What do you think are the genotypes of parents?

First hint: If there is more than one phenotype (for the trait) of the offspring at least one of parents must be heterozygote. So the idea of pure lineages goes out of the window here.

Ok, there is at least one heterozygote for each color and smoothness of seeds. What is the genotype of the other parent?

Hint 2: Test cross is a term for cross between recessive homozygote and individual of unknown genome (with dominant phenotype). The test cross reveals genotype of the parent with unknown genome.

Hint 3: 1:1 ratio of phenotypes is typical of cross between a heterozygote and recessive homozygote.

Ok so we have heterozygote and recessive homozygote for both traits. Which traits are dominant and which are recessive?

Hint 4: This question seems to be inspired by original Mendel work. Feel free to read it here to find out which traits are recessive and which are dominant. It is quite a good read, clear in its presentation of evidence and conclusions and I recommend it to everyone.

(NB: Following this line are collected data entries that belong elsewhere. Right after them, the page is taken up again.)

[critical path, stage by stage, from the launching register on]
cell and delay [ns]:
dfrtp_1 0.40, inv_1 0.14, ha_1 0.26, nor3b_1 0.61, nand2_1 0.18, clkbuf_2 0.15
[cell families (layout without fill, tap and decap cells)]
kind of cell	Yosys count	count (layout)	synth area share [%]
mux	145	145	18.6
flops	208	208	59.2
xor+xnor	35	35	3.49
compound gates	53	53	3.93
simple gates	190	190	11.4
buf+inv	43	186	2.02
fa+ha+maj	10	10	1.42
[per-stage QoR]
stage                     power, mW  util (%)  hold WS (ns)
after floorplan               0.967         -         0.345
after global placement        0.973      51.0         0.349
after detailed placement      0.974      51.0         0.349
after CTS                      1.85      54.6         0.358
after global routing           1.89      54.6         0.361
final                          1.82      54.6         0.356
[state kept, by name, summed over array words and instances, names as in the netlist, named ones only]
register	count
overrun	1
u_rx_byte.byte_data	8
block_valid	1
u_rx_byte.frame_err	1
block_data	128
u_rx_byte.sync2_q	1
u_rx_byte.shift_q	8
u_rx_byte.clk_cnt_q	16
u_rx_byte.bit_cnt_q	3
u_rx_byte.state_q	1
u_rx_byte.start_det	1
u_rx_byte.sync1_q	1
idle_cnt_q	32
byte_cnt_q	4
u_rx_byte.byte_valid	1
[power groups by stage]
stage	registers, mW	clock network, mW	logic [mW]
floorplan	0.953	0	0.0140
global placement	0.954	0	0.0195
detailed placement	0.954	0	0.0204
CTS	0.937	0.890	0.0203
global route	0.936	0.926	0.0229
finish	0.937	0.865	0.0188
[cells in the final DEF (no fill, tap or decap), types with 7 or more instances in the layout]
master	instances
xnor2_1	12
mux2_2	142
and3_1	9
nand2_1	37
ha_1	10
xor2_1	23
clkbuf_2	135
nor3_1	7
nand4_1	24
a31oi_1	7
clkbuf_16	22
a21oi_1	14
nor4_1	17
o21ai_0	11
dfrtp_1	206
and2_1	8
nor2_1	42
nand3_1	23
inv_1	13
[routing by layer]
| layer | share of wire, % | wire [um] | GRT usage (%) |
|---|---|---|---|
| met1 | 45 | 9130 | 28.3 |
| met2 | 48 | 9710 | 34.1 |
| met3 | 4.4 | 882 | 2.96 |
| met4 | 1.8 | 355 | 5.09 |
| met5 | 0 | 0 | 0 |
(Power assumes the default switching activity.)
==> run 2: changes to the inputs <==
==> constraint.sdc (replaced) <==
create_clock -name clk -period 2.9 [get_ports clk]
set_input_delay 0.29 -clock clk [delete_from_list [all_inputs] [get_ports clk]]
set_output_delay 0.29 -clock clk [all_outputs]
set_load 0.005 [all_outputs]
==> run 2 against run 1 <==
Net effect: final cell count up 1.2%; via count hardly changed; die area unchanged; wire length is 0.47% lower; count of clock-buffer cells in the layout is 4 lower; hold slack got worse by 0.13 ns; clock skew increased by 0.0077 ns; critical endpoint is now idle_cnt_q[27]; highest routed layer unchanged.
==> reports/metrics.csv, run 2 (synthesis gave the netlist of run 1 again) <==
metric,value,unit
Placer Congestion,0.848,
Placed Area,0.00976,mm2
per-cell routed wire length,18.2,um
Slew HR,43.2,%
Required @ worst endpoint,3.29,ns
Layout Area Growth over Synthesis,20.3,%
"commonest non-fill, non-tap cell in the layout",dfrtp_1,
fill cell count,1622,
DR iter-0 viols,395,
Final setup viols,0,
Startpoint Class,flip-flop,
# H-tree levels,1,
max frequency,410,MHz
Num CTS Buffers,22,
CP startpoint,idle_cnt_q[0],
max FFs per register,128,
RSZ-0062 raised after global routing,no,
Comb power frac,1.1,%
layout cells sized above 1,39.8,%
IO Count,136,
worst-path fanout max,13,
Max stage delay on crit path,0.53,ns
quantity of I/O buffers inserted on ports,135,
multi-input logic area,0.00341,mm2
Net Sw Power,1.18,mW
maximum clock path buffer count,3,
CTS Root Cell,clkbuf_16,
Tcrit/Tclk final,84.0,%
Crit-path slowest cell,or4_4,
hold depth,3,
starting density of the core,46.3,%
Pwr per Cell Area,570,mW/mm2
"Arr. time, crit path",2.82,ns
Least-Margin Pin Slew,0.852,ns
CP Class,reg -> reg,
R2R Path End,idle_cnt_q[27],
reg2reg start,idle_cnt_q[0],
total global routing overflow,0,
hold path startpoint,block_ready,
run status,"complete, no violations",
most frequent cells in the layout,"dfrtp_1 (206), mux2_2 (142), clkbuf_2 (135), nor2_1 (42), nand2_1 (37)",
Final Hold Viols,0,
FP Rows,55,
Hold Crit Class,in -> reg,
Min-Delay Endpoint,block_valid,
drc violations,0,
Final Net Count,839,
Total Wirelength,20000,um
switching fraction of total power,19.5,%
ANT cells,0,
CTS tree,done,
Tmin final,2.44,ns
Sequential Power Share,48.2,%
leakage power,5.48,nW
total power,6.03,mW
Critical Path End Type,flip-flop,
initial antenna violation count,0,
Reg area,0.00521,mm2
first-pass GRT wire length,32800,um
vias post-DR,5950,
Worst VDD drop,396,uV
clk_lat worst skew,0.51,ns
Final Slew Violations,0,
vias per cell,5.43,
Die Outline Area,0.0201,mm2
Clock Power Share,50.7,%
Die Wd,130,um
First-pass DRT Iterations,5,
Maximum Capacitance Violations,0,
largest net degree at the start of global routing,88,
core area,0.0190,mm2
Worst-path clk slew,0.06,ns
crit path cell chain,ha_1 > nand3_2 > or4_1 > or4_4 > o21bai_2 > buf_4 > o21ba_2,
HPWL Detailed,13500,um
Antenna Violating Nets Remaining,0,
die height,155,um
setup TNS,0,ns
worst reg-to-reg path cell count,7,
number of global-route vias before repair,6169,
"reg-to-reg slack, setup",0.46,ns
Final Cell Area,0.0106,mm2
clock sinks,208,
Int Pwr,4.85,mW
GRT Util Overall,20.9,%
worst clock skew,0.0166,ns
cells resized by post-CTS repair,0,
## config.mk

```make
export PLATFORM = sky130hd
export DESIGN_NAME = sar_conversion_controller
export DESIGN_NICKNAME = d
export VERILOG_FILES = /design/src/rtl/sar_pkg.sv /design/src/rtl/sar_phase_timer.sv /design/src/rtl/sar_conversion_controller.sv
export SDC_FILE = /design/constraint.sdc
export NUM_CORES = 1
export LEC_CHECK = 0
export CAP_MARGIN = 0
export CORE_MARGIN = 2
export CORE_UTILIZATION = 60
export CTS_BUF_LIST = sky130_fd_sc_hd__clkbuf_8
export DETAILED_ROUTE_END_ITERATION = 12
export GPL_TIMING_DRIVEN = 1
export PLACE_DENSITY = 0.91
export SETUP_SLACK_MARGIN = 0.5
export SLEW_MARGIN = 0
export SYNTH_ARGS = -nofsm -noshare
export SYNTH_HDL_FRONTEND = slang
export SYNTH_HIERARCHICAL = 1
export SYNTH_SLANG_ARGS = --single-unit
export TNS_END_PERCENT = 10
```

## constraint.sdc

```tcl
create_clock -name clk -period 3.3 [get_ports clk]
set_clock_uncertainty 0.05 [all_clocks]
set_input_delay 0.33 -clock clk [delete_from_list [all_inputs] [get_ports clk]]
set_output_delay 0.33 -clock clk [all_outputs]
set_load 0.005 [all_outputs]
```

However, this knowledge is not necessary to answer the question. How are dominant genes organized in parents? Principally we have two options:

(AaBb x aabb) or (Aabb x aaBb)

If we consider organization on chromosomes it expands to basically 3 options:

Option 1:

chr ---A---B---
chr ---a---b---
         X
chr ---a---b---
chr ---a---b---

Option 2:

chr ---A---b---
chr ---a---B---
         X
chr ---a---b---
chr ---a---b---

Option 3:

chr ---A---b---
chr ---a---b---
         X
chr ---a---B---
chr ---a---b---

I leave it to you to figure out which of the tree options leads to result offspring described in the question.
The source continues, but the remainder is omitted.